I know my comments and posts have slowed lately. I've been staying with my best friend Christy, and the wireless internet signal I used to use, left with the neighbors.
I came to a tough decision, a few days ago, regarding Decke. I've talked briefly with Mom but I didn't fully explain I think. Basically, I got Decke the first summer we were out here in Virginia Beach, for my birthday. I've been taking care of him since then, completely by myself. I feed him, give him medicine when and if he needs it, clean the litterboxes, do the basic training (Stay off the counter, don't claw the furniture) and gave him all of his attention.
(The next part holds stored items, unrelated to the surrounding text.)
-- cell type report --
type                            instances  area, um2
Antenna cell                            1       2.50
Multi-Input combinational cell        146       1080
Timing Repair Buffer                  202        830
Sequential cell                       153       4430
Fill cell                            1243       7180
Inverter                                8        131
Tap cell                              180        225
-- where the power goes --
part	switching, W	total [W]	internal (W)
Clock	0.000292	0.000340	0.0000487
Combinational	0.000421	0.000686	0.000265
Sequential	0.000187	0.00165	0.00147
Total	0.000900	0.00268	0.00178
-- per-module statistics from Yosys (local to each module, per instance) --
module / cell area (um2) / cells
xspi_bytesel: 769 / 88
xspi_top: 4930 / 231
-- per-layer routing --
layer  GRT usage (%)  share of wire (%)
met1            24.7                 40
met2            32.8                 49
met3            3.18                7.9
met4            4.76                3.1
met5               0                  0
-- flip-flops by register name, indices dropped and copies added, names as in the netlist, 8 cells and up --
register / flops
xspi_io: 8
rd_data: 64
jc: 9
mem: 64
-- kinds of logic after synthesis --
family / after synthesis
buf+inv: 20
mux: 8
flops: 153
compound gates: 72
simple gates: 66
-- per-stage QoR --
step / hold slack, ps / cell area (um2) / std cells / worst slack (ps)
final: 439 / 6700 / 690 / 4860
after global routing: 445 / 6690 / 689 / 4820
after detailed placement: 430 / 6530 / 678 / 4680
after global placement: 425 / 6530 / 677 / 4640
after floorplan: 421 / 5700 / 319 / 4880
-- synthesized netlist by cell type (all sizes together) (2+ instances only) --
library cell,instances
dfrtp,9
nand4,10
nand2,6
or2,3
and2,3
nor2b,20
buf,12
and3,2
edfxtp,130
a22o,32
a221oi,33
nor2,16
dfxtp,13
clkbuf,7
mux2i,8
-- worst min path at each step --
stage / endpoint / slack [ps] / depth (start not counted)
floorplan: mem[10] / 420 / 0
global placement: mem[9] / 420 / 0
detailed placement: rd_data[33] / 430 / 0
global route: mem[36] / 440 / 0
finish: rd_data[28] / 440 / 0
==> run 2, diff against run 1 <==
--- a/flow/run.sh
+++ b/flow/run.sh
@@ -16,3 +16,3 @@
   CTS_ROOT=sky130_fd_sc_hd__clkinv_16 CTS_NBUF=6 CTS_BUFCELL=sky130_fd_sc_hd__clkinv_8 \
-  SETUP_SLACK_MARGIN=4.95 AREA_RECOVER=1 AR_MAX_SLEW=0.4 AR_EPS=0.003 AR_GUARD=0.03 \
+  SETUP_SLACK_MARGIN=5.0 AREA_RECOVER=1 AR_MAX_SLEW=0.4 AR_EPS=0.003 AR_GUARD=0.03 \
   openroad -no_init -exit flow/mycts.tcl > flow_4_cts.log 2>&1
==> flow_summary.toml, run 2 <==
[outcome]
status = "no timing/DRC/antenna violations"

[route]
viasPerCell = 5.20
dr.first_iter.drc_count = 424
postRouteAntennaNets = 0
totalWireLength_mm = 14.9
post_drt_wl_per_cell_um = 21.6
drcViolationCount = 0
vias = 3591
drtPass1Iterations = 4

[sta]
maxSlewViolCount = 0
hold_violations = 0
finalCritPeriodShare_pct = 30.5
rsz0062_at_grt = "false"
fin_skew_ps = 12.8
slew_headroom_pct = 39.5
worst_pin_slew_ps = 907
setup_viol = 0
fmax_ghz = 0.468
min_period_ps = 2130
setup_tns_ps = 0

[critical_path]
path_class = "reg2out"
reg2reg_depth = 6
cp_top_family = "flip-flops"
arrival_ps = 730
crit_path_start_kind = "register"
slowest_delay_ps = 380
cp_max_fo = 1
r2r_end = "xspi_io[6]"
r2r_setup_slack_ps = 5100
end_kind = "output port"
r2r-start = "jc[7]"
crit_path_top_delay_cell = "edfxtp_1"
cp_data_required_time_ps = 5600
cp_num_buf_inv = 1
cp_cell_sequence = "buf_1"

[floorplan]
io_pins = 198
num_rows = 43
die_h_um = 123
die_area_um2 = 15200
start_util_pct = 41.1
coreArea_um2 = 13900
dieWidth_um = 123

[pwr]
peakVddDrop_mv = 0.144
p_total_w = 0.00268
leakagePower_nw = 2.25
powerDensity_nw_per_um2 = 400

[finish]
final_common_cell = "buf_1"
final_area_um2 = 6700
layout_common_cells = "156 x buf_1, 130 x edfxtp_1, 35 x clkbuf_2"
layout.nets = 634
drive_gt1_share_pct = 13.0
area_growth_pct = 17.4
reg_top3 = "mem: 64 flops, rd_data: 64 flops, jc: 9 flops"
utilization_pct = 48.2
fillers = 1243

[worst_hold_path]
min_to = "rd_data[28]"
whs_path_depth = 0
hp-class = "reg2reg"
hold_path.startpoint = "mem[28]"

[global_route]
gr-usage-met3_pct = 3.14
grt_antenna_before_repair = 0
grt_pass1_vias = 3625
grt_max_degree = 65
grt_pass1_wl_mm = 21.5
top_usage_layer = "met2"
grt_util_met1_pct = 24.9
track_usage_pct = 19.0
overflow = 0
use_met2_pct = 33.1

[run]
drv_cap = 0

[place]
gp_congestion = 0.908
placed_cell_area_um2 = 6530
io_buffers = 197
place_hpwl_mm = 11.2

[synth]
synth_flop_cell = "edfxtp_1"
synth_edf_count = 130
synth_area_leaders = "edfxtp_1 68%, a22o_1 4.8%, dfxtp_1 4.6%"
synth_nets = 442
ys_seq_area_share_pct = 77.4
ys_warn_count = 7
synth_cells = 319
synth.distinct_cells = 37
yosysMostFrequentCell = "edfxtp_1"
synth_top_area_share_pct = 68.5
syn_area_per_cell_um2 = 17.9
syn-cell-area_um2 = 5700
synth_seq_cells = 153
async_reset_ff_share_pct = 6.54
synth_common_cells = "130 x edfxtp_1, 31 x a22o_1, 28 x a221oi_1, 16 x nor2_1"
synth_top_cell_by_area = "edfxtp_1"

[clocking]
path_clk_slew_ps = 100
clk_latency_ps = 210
Source: an optimization exercise on an open RTL-to-GDS flow (aim: small area and a short achievable clock period). Production flows keep margins and buffers that such runs may drop. Function was checked by simulation only, so behaviour that the tests miss may differ from the original. No activity file was given, so power comes from the tool's default toggle rates.

File: constraint.sdc
create_clock -name core_clock -period 5.5 [get_ports {S_AXI_ACLK}]
set_input_delay 1.1000 -clock core_clock [delete_from_list [all_inputs] [get_ports {S_AXI_ACLK}]]
set_output_delay 1.1000 -clock core_clock [all_outputs]
set_load 0.01 [all_outputs]
File: config.mk
export PLATFORM = sky130hd
export DESIGN_NAME = axim2wbsp
export DESIGN_NICKNAME = axim2wbsp
export VERILOG_FILES = /design/flow/design.v
export SDC_FILE = /design/flow/constraint.sdc
export NUM_CORES = 4
export LEC_CHECK = 0
export CAP_MARGIN = 20
export CORE_MARGIN = 2
export CORE_UTILIZATION = 40
export PLACE_DENSITY = 0.6
export SLEW_MARGIN = 20
File: run.sh
#!/bin/bash
# synth_recipe.tcl (not shown) runs the flow's synth.tcl, then flattens the netlist and writes it again
# the make line also repeats each setting of config.mk as NAME=value (left out here)
make -C /OpenROAD-flow-scripts/flow DESIGN_CONFIG=/design/flow/config.mk WORK_HOME=/design/flow/orfs CLKGATE_MAP_FILE= SYNTH_SCRIPT=/design/flow/synth_recipe.tcl finish
Source: an optimization exercise on an open RTL-to-GDS flow (aim: small area, a short achievable clock period and few clock cycles per item). Production flows keep margins and buffers that such runs may drop. Function was checked by simulation only, so behaviour that the tests miss may differ from the original.

File: flow/config.mk
export PLATFORM = sky130hd
export DESIGN_NAME = arctan
export DESIGN_NICKNAME = arctan
export VERILOG_FILES = /design/flow/design.v
export SDC_FILE = /design/flow/constraint.sdc
export NUM_CORES = 4
export LEC_CHECK = 0
export ABC_AREA = 1
export CAP_MARGIN = 20
export CORE_MARGIN = 2
export CORE_UTILIZATION = 40
export CTS_CLUSTER_DIAMETER = 80
export CTS_CLUSTER_SIZE = 35
export SETUP_SLACK_MARGIN = 2.5
export SLEW_MARGIN = 20
File: flow/constraint.sdc
create_clock -name core_clock -period 5.0 [get_ports {s00_axis_aclk}]
set_input_delay 1.0000 -clock core_clock [delete_from_list [all_inputs] [get_ports {s00_axis_aclk}]]
set_output_delay 1.0000 -clock core_clock [all_outputs]
set_load 0.01 [all_outputs]
Context: an optimization exercise on an open-source flow, tuned for small area. The choices shown serve that exercise and are no tape-out recipe. Function was checked by simulation only, so behaviour that the tests miss may differ from the original. Power and IR drop assume default switching activity.

## design/flow/constraint.sdc

```tcl
create_clock -name core_clock -period 25.0 [get_ports {CLOCK_50}]
set_input_delay 5.0000 -clock core_clock [delete_from_list [all_inputs] [get_ports {CLOCK_50}]]
set_output_delay 5.0000 -clock core_clock [all_outputs]
set_load 0.01 [all_outputs]
```

## design/flow/config.mk

```make
export PLATFORM = sky130hd
export DESIGN_NAME = menu
export DESIGN_NICKNAME = menu
export VERILOG_FILES = /design/flow/design.v
export SDC_FILE = /design/flow/constraint.sdc
export NUM_CORES = 4
export LEC_CHECK = 0
export CAP_MARGIN = 20
export CORE_MARGIN = 2
export CORE_UTILIZATION = 40
export SLEW_MARGIN = 20
```

## design/flow/run.sh

```bash
#!/bin/bash
# synth_recipe.tcl (not shown) runs the flow's synth.tcl, then flattens the netlist and writes it again
# the make line also repeats each setting of config.mk as NAME=value (left out here)
make -C /OpenROAD-flow-scripts/flow DESIGN_CONFIG=/design/flow/config.mk WORK_HOME=/design/flow/orfs CLKGATE_MAP_FILE= SYNTH_SCRIPT=/design/flow/synth_recipe.tcl finish
```
Source: an optimization exercise on an open RTL-to-GDS flow (aim: small area and a short achievable clock period). Production flows keep margins and buffers that such runs may drop.
No run shown here included a check of the RTL's function; only the layout flow was run.

## flow/design.v (module list and top-level ports; edited modules follow where they fit)
// module MultiTop: 20 lines
// module FA: 4 lines
// module HA: 4 lines
// module BENC: 8 lines
// module BENC2: 10 lines
// module INV: 3 lines
// module NAND2: 3 lines
// module XOR2: 3 lines
// module AND2: 3 lines
// module AO21: 3 lines
// module XNOR: 3 lines
// module PPSEL: 3 lines
// module Multi: 1163 lines
module MultiTop(
    input             clk,
    input      [31:0] a,
    input      [31:0] b,
    output reg [31:0] prod
);
  // ...
==> flow/flow/run.sh <==
#!/bin/bash
# The standard layout (the standard.sh, standard synthesis included), except that the
# buffers buffer_ports puts on every input and output port are buf_1 cells rather than the
# clkdlybuf4s50_1 delay cells it picks by default. The make output goes to standard.log;
# ORFS keeps each step's own log under orfs/logs/.
set -euo pipefail
bash standard.sh BUFFER_PORTS_ARGS="-buffer_cell sky130_fd_sc_hd__buf_1" finish > standard.log 2>&1
==> flow/standard.sh <==
#!/bin/bash
# synth_recipe.tcl (not shown) runs the flow's synth.tcl, then flattens the netlist and writes it again
# the make line also repeats each setting of config.mk as NAME=value (left out here)
make -C /OpenROAD-flow-scripts/flow DESIGN_CONFIG=/design/flow/config.mk WORK_HOME=/design/flow/orfs CLKGATE_MAP_FILE= SYNTH_SCRIPT=/design/flow/synth_recipe.tcl "${@:-finish}"
==> flow/config.mk <==
export PLATFORM = sky130hd
export DESIGN_NAME = MultiTop
export DESIGN_NICKNAME = MultiTop
export VERILOG_FILES = /design/flow/design.v
export SDC_FILE = /design/flow/constraint.sdc
export NUM_CORES = 4
export LEC_CHECK = 0
export CAP_MARGIN = 20
export CORE_MARGIN = 2
export CORE_UTILIZATION = 40
export SLEW_MARGIN = 75
export SYNTH_HIERARCHICAL = 1
export SYNTH_MINIMUM_KEEP_SIZE = 0
==> flow/constraint.sdc <==
create_clock -name core_clock -period 17.0 [get_ports {clk}]
set_input_delay 3.4000 -clock core_clock [delete_from_list [all_inputs] [get_ports {clk}]]
set_output_delay 3.4000 -clock core_clock [all_outputs]
set_load 0.01 [all_outputs]
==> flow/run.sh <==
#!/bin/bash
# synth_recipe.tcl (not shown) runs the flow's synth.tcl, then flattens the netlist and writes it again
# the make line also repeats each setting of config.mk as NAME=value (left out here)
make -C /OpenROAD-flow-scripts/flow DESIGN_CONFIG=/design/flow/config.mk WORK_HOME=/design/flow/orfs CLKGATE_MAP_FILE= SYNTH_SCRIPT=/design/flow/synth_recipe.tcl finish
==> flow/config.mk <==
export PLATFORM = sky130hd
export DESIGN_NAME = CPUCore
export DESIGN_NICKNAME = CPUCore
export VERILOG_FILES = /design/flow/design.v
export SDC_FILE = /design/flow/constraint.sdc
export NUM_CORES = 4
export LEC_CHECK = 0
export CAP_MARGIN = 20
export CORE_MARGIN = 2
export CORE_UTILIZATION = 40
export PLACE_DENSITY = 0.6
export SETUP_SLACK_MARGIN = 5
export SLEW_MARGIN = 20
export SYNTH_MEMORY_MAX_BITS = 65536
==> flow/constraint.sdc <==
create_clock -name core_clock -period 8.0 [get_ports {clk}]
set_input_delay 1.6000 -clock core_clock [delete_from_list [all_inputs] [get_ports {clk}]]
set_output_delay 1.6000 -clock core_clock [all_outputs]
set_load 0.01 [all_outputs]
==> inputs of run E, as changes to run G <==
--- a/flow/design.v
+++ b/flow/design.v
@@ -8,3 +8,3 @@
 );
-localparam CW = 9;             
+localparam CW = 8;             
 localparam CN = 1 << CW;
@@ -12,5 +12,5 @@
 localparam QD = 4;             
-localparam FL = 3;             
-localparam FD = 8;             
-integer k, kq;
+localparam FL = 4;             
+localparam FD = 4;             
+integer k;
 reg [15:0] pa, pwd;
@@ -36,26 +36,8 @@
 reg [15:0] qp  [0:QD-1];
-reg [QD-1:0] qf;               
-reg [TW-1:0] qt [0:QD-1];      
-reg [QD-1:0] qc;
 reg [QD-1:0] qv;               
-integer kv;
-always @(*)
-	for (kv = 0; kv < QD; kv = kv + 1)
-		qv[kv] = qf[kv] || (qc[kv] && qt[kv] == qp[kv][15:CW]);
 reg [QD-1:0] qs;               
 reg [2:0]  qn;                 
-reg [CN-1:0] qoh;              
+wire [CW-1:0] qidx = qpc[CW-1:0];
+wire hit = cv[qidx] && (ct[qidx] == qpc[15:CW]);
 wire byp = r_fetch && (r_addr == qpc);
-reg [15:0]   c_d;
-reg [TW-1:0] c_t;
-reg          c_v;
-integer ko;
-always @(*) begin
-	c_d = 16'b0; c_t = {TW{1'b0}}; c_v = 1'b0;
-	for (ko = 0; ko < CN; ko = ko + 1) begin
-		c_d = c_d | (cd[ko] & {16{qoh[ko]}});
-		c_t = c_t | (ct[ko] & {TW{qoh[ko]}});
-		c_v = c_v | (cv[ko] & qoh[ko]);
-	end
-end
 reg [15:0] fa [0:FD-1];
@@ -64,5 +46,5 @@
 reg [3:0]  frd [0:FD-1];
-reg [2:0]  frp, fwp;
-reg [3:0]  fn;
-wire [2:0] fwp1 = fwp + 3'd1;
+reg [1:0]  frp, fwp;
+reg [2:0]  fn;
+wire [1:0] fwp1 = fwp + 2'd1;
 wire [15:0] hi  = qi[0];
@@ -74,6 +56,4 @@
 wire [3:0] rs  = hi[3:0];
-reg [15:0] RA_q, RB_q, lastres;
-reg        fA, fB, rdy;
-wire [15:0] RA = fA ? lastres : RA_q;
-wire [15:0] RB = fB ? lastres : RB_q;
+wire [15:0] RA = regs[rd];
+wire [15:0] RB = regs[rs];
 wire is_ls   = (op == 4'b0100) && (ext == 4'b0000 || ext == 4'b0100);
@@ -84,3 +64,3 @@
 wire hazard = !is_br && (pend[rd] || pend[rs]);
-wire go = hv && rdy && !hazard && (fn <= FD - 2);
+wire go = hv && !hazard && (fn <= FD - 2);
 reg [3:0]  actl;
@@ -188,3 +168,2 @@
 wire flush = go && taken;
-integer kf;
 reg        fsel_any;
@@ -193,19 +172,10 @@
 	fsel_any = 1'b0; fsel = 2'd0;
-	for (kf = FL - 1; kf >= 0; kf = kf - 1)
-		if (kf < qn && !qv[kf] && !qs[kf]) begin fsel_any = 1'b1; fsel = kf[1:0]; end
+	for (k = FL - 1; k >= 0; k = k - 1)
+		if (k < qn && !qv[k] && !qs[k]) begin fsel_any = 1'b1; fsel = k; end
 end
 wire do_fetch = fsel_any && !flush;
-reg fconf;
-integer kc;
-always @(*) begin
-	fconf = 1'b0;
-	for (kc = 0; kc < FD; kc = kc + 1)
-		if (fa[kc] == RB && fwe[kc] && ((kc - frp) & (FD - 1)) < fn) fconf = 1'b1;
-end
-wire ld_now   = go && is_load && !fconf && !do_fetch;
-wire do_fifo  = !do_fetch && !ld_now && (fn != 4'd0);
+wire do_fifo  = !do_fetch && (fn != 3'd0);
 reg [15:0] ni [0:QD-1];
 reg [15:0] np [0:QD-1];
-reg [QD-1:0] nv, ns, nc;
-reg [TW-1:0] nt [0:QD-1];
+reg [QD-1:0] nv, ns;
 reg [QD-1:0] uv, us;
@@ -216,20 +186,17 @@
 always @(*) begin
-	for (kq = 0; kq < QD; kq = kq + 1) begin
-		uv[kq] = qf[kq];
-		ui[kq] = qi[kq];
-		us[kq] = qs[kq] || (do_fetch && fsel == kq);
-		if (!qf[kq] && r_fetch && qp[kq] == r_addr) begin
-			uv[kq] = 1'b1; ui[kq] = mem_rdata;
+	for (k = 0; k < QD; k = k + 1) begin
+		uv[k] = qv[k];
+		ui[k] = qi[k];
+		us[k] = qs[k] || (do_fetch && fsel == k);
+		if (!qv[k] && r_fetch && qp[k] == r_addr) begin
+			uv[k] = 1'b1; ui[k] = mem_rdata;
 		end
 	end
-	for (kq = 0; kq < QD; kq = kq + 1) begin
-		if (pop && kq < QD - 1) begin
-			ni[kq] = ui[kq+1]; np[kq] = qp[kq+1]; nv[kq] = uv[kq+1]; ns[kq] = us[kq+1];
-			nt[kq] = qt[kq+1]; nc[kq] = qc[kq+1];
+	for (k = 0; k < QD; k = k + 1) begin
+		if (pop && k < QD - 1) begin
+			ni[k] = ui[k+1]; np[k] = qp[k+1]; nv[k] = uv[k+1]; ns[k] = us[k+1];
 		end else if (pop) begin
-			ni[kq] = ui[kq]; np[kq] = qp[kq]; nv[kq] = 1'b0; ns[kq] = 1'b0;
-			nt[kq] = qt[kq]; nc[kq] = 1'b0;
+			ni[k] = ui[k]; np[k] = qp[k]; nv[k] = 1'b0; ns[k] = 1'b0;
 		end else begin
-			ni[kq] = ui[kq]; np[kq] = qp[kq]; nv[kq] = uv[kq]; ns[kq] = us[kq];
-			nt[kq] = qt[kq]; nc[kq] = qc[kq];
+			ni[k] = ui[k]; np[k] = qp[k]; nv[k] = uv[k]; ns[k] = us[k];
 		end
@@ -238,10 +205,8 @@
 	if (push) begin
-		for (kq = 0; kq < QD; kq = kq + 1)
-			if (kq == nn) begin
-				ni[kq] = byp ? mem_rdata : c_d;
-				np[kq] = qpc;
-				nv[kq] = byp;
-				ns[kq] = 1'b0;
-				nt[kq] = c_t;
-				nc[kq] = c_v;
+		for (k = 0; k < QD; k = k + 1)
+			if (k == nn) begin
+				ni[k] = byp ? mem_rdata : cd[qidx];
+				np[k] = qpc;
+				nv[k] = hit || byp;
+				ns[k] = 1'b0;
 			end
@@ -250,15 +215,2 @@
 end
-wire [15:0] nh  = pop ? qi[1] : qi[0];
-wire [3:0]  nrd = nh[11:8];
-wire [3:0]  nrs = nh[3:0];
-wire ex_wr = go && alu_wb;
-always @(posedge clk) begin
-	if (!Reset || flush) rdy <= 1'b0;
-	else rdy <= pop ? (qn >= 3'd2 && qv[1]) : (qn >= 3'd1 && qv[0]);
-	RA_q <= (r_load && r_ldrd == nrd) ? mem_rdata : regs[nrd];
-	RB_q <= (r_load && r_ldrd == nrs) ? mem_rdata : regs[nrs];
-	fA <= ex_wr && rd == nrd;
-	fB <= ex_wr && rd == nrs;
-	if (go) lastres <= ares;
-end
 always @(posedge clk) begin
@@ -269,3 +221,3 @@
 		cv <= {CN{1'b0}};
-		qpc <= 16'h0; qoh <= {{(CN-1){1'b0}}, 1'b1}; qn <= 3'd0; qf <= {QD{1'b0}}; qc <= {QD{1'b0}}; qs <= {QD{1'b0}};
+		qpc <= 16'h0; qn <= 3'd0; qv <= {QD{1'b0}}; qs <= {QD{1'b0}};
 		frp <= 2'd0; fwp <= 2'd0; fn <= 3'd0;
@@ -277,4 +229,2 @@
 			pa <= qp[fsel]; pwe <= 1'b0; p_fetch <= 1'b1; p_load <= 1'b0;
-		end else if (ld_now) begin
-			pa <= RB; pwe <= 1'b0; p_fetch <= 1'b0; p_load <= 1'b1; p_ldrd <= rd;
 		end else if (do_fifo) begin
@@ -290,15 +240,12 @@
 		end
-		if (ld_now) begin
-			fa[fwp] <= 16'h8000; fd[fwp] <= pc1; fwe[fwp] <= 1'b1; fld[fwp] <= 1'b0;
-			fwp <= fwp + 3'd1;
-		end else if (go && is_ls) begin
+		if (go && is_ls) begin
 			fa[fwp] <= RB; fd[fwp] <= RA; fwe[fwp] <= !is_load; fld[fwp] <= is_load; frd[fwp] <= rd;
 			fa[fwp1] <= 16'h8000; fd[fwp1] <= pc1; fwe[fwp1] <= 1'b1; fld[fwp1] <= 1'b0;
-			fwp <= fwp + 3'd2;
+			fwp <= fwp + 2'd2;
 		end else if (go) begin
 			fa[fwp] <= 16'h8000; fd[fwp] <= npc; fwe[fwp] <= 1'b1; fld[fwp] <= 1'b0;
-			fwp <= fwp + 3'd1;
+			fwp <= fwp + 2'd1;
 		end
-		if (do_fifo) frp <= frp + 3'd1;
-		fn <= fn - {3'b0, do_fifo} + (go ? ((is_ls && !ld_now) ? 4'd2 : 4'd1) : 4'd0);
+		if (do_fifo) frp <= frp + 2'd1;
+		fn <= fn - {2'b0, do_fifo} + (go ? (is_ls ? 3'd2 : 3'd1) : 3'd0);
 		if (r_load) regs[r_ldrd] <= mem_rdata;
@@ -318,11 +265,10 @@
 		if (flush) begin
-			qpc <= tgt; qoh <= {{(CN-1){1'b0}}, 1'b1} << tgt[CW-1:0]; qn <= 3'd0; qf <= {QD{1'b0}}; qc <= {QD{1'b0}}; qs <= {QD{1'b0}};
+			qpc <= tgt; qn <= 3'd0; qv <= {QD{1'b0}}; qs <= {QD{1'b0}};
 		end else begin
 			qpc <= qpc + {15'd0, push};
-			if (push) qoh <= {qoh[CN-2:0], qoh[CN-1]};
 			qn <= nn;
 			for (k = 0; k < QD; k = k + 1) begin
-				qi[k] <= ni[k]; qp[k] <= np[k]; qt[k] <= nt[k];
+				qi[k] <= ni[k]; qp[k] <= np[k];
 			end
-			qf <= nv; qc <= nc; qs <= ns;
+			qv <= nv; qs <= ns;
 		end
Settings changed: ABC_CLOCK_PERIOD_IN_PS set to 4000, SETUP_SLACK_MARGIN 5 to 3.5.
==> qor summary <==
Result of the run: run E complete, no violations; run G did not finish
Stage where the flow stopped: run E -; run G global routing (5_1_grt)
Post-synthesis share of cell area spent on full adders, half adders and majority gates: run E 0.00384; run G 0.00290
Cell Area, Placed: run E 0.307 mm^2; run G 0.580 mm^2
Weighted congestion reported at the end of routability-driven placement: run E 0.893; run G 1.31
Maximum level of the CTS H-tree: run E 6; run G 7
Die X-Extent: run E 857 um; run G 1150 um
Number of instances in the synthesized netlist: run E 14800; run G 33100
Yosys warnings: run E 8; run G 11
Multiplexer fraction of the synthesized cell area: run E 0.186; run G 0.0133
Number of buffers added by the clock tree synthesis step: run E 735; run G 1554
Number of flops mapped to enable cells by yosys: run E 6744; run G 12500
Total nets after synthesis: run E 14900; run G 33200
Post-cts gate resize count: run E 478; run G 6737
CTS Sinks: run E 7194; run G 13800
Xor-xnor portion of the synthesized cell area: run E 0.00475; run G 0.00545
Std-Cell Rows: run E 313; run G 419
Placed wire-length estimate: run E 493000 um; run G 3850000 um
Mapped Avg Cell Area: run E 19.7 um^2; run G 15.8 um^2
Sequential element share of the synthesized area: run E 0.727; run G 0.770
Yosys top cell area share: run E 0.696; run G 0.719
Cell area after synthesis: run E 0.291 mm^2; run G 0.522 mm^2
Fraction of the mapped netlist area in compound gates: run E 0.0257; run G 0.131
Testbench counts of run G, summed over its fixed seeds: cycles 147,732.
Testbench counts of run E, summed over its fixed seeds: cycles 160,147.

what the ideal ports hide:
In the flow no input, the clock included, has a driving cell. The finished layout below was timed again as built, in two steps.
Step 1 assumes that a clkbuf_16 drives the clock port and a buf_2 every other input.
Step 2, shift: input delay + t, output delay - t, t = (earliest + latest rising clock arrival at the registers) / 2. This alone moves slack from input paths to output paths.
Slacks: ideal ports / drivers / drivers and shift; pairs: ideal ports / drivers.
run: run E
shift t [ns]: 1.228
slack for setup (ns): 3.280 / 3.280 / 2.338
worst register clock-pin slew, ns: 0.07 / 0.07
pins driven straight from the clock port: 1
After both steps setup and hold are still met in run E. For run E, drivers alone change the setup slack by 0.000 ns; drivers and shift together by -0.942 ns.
Since I've been staying with Christy, for the last month and a half or so, Decke has been with Nick and has been neglected badly. It seems the only attention he gets now, is when I go over to pack up more of my belongings. I can't leave him to be neglected with them, so I've made the decision to take him with my to Texas.
I know I can't keep him at your place Jenni, but I can't give him up, and I can't leave him here to be abused or neglected by Nick. I don't know exactly what I will do when I get back to Texas, but I need to make plans that include Decke. I realize that will make things alot harder, but I'm just not willing to abandon a cat AGAIN because of Nick. If it had been my decision, Hunter and Zeero would have never been left with Dad. I'm not insulting Dad, or Anne/Faythe/Neko, or implying they neglect or abuse the animals. I just mean that they should not have had to take the cats in, let alone have to keep them indefinately.
I'm not going to make that mistake twice. I don't know what I will do, as of writing and posting this, but Decke will be a part of it.
In other related news, I will be back in Texas definately this summer. I don't know exactly when yet, or the specifics, but I'm currently looking to rent a U-haul and either have Neil(Christy's husband, and a very good friend) drive with me to Texas, or Mom, who volunteered last night on the phone. If it's Mom, it will be in June sometime, and if it's Neil, it will be July or early August.
So, please keep me in your prayers, and if you have any ideas let me know. Dad and Anne/Faythe/Neko have also extended an offer to stay with them and I could have Decke there as well, but I'm a little concerned about living with Dad again. I have no problems living with Anne, or Rose (or Jenni of course), but I'm very hesitant to be under Dad's roof again, as I've developed some serious psychological issues as a result of the first time. No offense intended to Dad at all. I love him, I just have a hard time living with him.